• _Directions for this task_:
Show all lines below holding the string "constraint".

(Beginning of Extracted entries)

`src/rtl/writeback_queue.sv`:
```
// writeback_queue: in-order writeback FIFO draining into a register file write port with hazard query.
// Optional WB_BYPASS_EN builds the youngest-match data bypass on q1_data/q2_data.
module writeback_queue #(
  parameter int DEPTH = 4,
  parameter int AW = 5,
  parameter int DW = 32
) (
  input  logic                       clk,
  input  logic                       reset,
  input  logic                       in_valid,
  output logic                       in_ready,
  input  logic [AW-1:0]              in_addr,
  input  logic [DW-1:0]              in_data,
  input  logic                       wb_hold,
  output logic                       WE3,
  output logic [AW-1:0]              A3,
  output logic [DW-1:0]              WD3,
  input  logic [AW-1:0]              q1_addr,
  input  logic [AW-1:0]              q2_addr,
  output logic                       q1_hit,
  output logic                       q2_hit,
  output logic [DW-1:0]              q1_data,
  output logic [DW-1:0]              q2_data,
  output logic [$clog2(DEPTH):0]     count
);
  localparam int PW = $clog2(DEPTH);
  localparam int CW = PW + 1;
  logic [PW-1:0] rd_ptr, wr_ptr;
  logic [AW-1:0] addr_q [DEPTH];
  logic [DW-1:0] data_q [DEPTH];
  logic [DEPTH-1:0] valid;
  logic push, keep, pop, busy;
  assign busy = count != '0;
  assign in_ready = !reset && count != CW'(DEPTH);
  assign WE3 = !reset && busy && !wb_hold;
  assign push = in_valid && in_ready;
  assign keep = push && in_addr != '0;
  assign pop = WE3;
  assign A3 = busy ? addr_q[rd_ptr] : '0;
  assign WD3 = busy ? data_q[rd_ptr] : '0;
  always_ff @(posedge clk) begin
    if (reset) begin
      rd_ptr <= '0;
      wr_ptr <= '0;
      valid <= '0;
      count <= '0;
    end else begin
      if (keep) begin
        addr_q[wr_ptr] <= in_addr;
        data_q[wr_ptr] <= in_data;
        valid[wr_ptr] <= 1'b1;
        wr_ptr <= wr_ptr + 1'b1;
      end
      if (pop) begin
        valid[rd_ptr] <= 1'b0;
        rd_ptr <= rd_ptr + 1'b1;
      end
      count <= count + CW'(keep) - CW'(pop);
    end
  end
  // scanning oldest to youngest lets the youngest match win
  function automatic logic [DW:0] lookup(input logic [AW-1:0] a);
    logic [DW:0] r;
    logic [PW-1:0] i;
    r = '0;
    for (int k = 0; k < DEPTH; k++) begin
      i = rd_ptr + PW'(k);
`ifdef WB_BYPASS_EN
      if (a != '0 && valid[i] && addr_q[i] == a) r = {1'b1, data_q[i]};
`else
      if (a != '0 && valid[i] && addr_q[i] == a) r[DW] = 1'b1;
`endif
    end
    return r;
  endfunction
  assign {q1_hit, q1_data} = lookup(q1_addr);
  assign {q2_hit, q2_data} = lookup(q2_addr);
endmodule
```
`config.mk`:
```
export PLATFORM = sky130hd
export DESIGN_NAME = writeback_queue
export DESIGN_NICKNAME = d
export VERILOG_FILES = /design/src/rtl/writeback_queue.sv
export SDC_FILE = /design/constraint.sdc
export NUM_CORES = 1
export LEC_CHECK = 0
export BUFFER_PORTS_ARGS = -buffer_cell sky130_fd_sc_hd__buf_2
export CORE_MARGIN = 8
export CORE_UTILIZATION = 25
export CTS_BUF_LIST = sky130_fd_sc_hd__clkbuf_2
export DETAILED_ROUTE_END_ITERATION = 16
export SLEW_MARGIN = 10
export SYNTH_ARGS = -nofsm -noshare
export SYNTH_HDL_FRONTEND = slang
export SYNTH_SLANG_ARGS = --single-unit
```
`constraint.sdc`:
```
create_clock -name clk -period 9.4 [get_ports clk]
set_input_delay 1.88 -clock clk [delete_from_list [all_inputs] [get_ports clk]]
set_output_delay 1.88 -clock clk [all_outputs]
set_load 0.1 [all_outputs]
```
After elaboration in Yosys (flattened, before gate mapping). Memory sizes are Yosys's and may differ from the RTL's. A register that Yosys moved wholly into a read port is not among the register bits. Index checks and enable logic that the tools add are counted.

Memories: 2. Input bits: 51. Latch bits: 0. RAM bits: 148. Register bits: 11. Bits in read-only memories: 0. Logic and storage cells: 92.

Memories: data_q (words 4, width 32, rd ports 1, clocked after memory_dff 1, wr ports 1, RTL line 30) `logic [DW-1:0] data_q [DEPTH];`; addr_q (words 4, width 5, rd ports 4, clocked after memory_dff 1, wr ports 1, RTL line 29) `logic [AW-1:0] addr_q [DEPTH];`.

$mul: 0. Shift-type cells: 0. Divide/modulo/power cells: 0. Bitwise operators: 3. Muxes and demuxes: 32. Add/sub/neg operators: 6. Reduce and logical (&&, ||, !) cells: 29. Magnitude comparators: 7. Eq/ne operators: 9.

Operators by type and width (count): $eq A5 B5 Y1 (8); $mux W32 (1); $logic_and A1 B1 Y1 (23); $mux W1 (17); $lt A2 B3 Y1 const B (5); $reduce_bool A5 Y1 (3); $mux W4 (3); $bmux W1 S2 (4); $mux W2 (4); $mux W5 (1); $add A2 B1 Y2 const B (2); $add A2 B2 Y2 const B (2); $and A4 B4 Y4 (1); $demux W1 S2 (2); $ge A2 B1 Y1 const B (2); $not A4 Y4 (1); $or A4 B4 Y4 (1); $add A3 B1 Y3 (1); $ne A3 B3 Y1 const B (1); $reduce_bool A3 Y1 (1); $sub A3 B1 Y3 (1); $logic_not A1 Y1 (2).

Longest topological paths before layout.
Depth in word-level cells: 9. Depth in mapped cells: 11.

Least setup slack after synthesis. No wires, ideal clock.

Kind: input -> output. Start point: input port reset. End point: output port WE3. Required time: 7.520 ns. Data arrival time: 4.219 ns. Buffers on the path: 1. Stages on the path: 2. Setup slack: 3.301 ns. Cell sequence: clkbuf_1 nor3_1.

Longest elaborated chain between the ends: 3.

RTL lines: start: declaration (RTL line 9) `input logic reset,`; $logic_not A1 Y1 (RTL line 35) `assign WE3 = !reset && busy && !wb_hold;`; $logic_and A1 B1 Y1 (2 in a row) (RTL line 35); end: declaration (RTL line 15) `output logic WE3,`.

Every way passes these cells.

Worst setup path in the final report.
Start point: register rd_ptr[1]. End point: output port q2_hit.

Longest elaborated chain between the ends: 8.

RTL lines: start: declaration (RTL line 28) `logic [PW-1:0] rd_ptr, wr_ptr;`; start signal: assignment (RTL line 56) `rd_ptr <= rd_ptr + 1'b1;`; parallel branches: the longest is 7 deep, another holds $mem_v2 Z4 W5; $mux W1 (*) (RTL line 71) `if (a != '0 && valid[i] && addr_q[i] == a) r[DW] = 1'b1;`; end: declaration (RTL line 21) `output logic q2_hit,`.

Mark *: on every way between the ends. The select of a mux whose other input is x is not followed.

==> flow_metrics.py <==
metrics = {
    "place": {
        "placed_area_um2": 8460,
        "post-place-ws_ns": 4.02,
        "finalWeightedCongestion": 0.822,
        "portBuffers": 94,
        "hpwl_um": 11700,
    },
    "final_layout": {
        "layout-drive-gt1-share_pct": 33.3,
        "final_area_um2": 8730,
        "area_growth_pct": 11.7,
        "nNetsFinal": 638,
    },
    "global_routing": {
        "antenna_found_initial": 1,
        "grt_busiest_layer": "met2",
        "grt_usage_pct": 9.43,
        "grt_pass1_wl_um": 26500,
        "use_met3_pct": 2.39,
        "use_met2_pct": 15.6,
        "gr-usage-met1_pct": 11.9,
        "grt_pass1_vias": 4420,
        "grt_overflow_total": 0,
        "grt_max_degree": 41,
    },
    "clocking": {
        "htree_levels": 4,
        "numCtsBuffers": 17,
        "worstSkewPairLatency_ns": 0.68,
        "cts_tree": "done",
        "cts.clk_slew.worst_paths_ns": 0.25,
        "root_buffer": "clkbuf_2",
        "cts_resized": 0,
        "cts_hold_buf": 0,
        "cts_setup_buffers": 0,
        "clock_path_buffers": 2,
        "cts_sinks": 161,
    },
    "detailed_routing": {
        "drt-initial-drc-count": 217,
        "wl_per_cell_um": 17.9,
        "drcViolationCount": 0,
        "wirelength_um": 17700,
        "num_vias": 4174,
        "vias_per_cell": 4.23,
        "ant_nets": 0,
        "dr.pass1.iters": 4,
    },
    "floorplan": {
        "die_x_um": 193,
        "rows": 64,
        "ios": 159,
        "die_area_um2": 37200,
        "start_util_pct": 25.5,
        "die_h_um": 193,
        "fp.coreArea_um2": 30700,
    },
    "timing": {
        "fin_hold_ws_ns": 0.540,
        "period_share_pct": 64.8,
        "rsz0062_at_grt": "false",
        "hold_violations": 0,
        "setup_viol_count_final": 0,
        "fmax_ghz": 0.164,
        "slew_violations": 0,
        "period_needed_ns": 6.09,
        "setup_tns_ns": 0,
        "worst_slack_ns": 3.31,
        "max_slew.worst_pin.slew_ns": 0.760,
        "finClkSkew_ns": 0.0394,
        "maxSlewHeadroom_pct": 49.3,
    },
    "yosys": {
        "synth_area_um2": 7820,
        "synth_most_common_cell": "edfxtp_1",
        "synth_warnings": 0,
        "yosys_register_bits": 161,
        "synth_commonest_cells": "edfxtp_1 (148), buf_4 (65), mux4_2 (51)",
        "syn_inst": 485,
        "yosysTopAreaCell": "edfxtp_1",
        "synth_edf_count": 148,
        "synth_area_leaders": "edfxtp_1 (57%), mux4_2 (15%), buf_4 (6.2%)",
        "synth_area_per_cell_um2": 16.1,
        "synth_cell_types": 38,
        "ys_seq_area_share_pct": 60.2,
        "synth_top_area_share_pct": 56.8,
        "synthArstFlopShare_pct": 0,
        "synth_top_flop_cell": "edfxtp_1",
    },
    "setup_path": {
        "r2r-end": "count[2]",
        "rrSetupSlack_ns": 6.78,
        "r2r-start": "count[1]",
        "start_kind": "flip-flop",
        "startpoint": "rd_ptr[1]",
        "endpoint_kind": "output pin",
        "critPathMaxFanout": 16,
        "critical_path_class": "flip-flop to output pin",
        "crit_chain": "inv_1 > ha_1 > mux4_2 > xnor2_1 > nand2_1 > or4_1 > nand4_1 > buf_2",
        "crit_slowest_cell": "ha_1",
        "path_buf_inv": 2,
        "cp_top_family": "adder cells",
        "slowest_delay_ns": 0.79,
        "rr_worst_depth": 11,
        "critPathRequiredTime_ns": 7.52,
        "worstPathArrival_ns": 4.21,
    },
    "job": {
        "drv_cap": 0,
    },
    "min_path": {
        "hold_depth": 1,
        "min_path_type": "flip-flop to flip-flop",
        "worstHoldStart": "valid[0]",
        "min_to": "valid[0]",
    },
    "power_and_ir_drop": {
        "vdd_drop_max_mv": 0.210,
        "power_density_nw_per_um2": 305,
        "leakage_uw": 0.00303,
    },
    "status": {
        "status": "finished clean",
    },
}
per-stage QoR:
step	utilization [%]	instances	power (uW)
6_report	28.5	986	2660
4_1_cts	28.5	985	2720
3_5_place_dp	27.6	953	2280
5_1_grt	28.5	986	2790
3_3_place_gp	27.6	953	2280
2_1_floorplan	-	548	2080
power by group:
| part | internal, uW | switching, uW | leakage, uW |
|---|---|---|---|
| combinational | 316 | 1060 | 0.00141 |
| clock | 153 | 266 | 0.000163 |
| sequential | 820 | 45.2 | 0.00145 |
metal layers:
layer  wire (um)  part of all wire (%)  vias up
met5           0                     0        -
met4         225                   1.3        0
met3        1380                   7.8       16
met2        8390                    48      146
met1        7670                    43     2128
li1            -                     -     1884
cell type report:
type | count | area, um2
antenna | 1 | 2.50
clock buffer | 17 | 85.1
clock inverter | 15 | 181
fill | 3095 | 21900
inverter | 8 | 30.0
multi-input combinational | 286 | 2700
sequential | 161 | 4710
tap | 396 | 495
timing repair buffer | 102 | 531
state kept, by name (all words and copies together) (netlist names), named ones only:
name,count
addr_q,20
count,3
data_q,128
rd_ptr,2
valid,4
wr_ptr,2
cells in the final DEF, fill, tap and decap left out, types with 5 or more instances in the layout:
| cell | synthesis | final |
|---|---|---|
| edfxtp_1 | 148 | 148 |
| nor4_1 | 5 | 5 |
| nand4_1 | 8 | 8 |
| xor2_1 | 27 | 27 |
| conb_1 | 1 | 64 |
| mux4_2 | 51 | 51 |
| nor2b_1 | 37 | 37 |
| ha_1 | 10 | 10 |
| inv_1 | 8 | 8 |
| buf_2 | 6 | 94 |
| nor2_1 | 12 | 12 |
| mux2i_1 | 11 | 11 |
| buf_4 | 65 | 8 |
| nand2_1 | 5 | 5 |
| clkbuf_2 | 0 | 17 |
| dfxtp_1 | 13 | 11 |
| xnor2_1 | 16 | 16 |
| a21oi_1 | 6 | 6 |
worst max path at each step:
stage                         to  slack, ns  cells after the start
final                     q2_hit       3.31                      8
after global routing      q2_hit       2.91                      8
after CTS                 q2_hit       3.12                      8
after detailed placement  q2_hit       4.02                      8
after global placement    q2_hit       4.06                      7
after floorplan              WE3       3.30                      2
cell families after synthesis:
logic type	Yosys count	share of synthesized area [%]
other	1	0.0479
AOI/OAI and AO/OA	16	1.36
DFF	161	60.2
muxes	67	17.0
and+or+nand+nor	85	6.30
adders and majority gates	11	1.86
buffers and inverters	101	8.46
xor gates and xnor gates	43	4.82
Note: power is estimated with default switching activity, not from simulation.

(End of Extracted entries)

• _Your response_:
export SDC_FILE = /design/constraint.sdc
`constraint.sdc`:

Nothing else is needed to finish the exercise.